The footage showed Charlotte at a gas station late that night, long after she had said she escaped the fire. A grainy timestamp blinked in the corner, and my stomach dropped as I leaned closer. “This doesn’t make sense,” I whispered, but Brooke’s voice cut through the silence. “She wasn’t at home when the fire started, Dad. She left.”
Charlotte’s face drained of color. For a long moment she couldn’t speak, then finally her voice came out barely above a whisper. “I wasn’t in the house,” she admitted. The room went completely still. “I had a fight with my father that night… I got in the car just to calm down. I drove around for hours. When I came back, the house was already on fire.”

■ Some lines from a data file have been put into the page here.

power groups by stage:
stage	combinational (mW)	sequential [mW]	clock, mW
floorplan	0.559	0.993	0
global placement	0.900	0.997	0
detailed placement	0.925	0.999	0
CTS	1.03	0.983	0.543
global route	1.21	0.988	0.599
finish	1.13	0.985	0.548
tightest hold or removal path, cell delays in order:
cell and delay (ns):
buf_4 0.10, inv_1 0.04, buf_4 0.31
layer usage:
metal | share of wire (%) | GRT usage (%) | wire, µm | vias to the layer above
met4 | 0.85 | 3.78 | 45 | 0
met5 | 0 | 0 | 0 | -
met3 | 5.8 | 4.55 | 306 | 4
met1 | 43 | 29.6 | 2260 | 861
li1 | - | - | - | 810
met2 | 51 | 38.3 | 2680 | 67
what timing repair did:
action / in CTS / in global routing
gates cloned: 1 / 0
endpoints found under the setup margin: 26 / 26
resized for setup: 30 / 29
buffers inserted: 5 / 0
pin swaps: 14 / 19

I stared at her, trying to piece together everything I thought I knew. “So you told me you escaped from it?” I asked, my voice shaking. Tears filled her eyes instantly. “I didn’t want people to think I abandoned them… I thought if I had stayed, maybe I could’ve stopped it somehow.” Her words weren’t defensive—they were broken, heavy with guilt she had been carrying alone for a year.
Brooke slowly lowered her phone, her expression shifting from certainty to doubt. “Dad… I thought I was protecting you,” she said quietly. But all I could see was Charlotte standing there, trembling beside a birthday cake she had worked so hard on, a child who had already lost her parents once and then spent a year losing them again in her mind. And suddenly, the truth wasn’t about betrayal at all—it was about a girl who never forgave herself.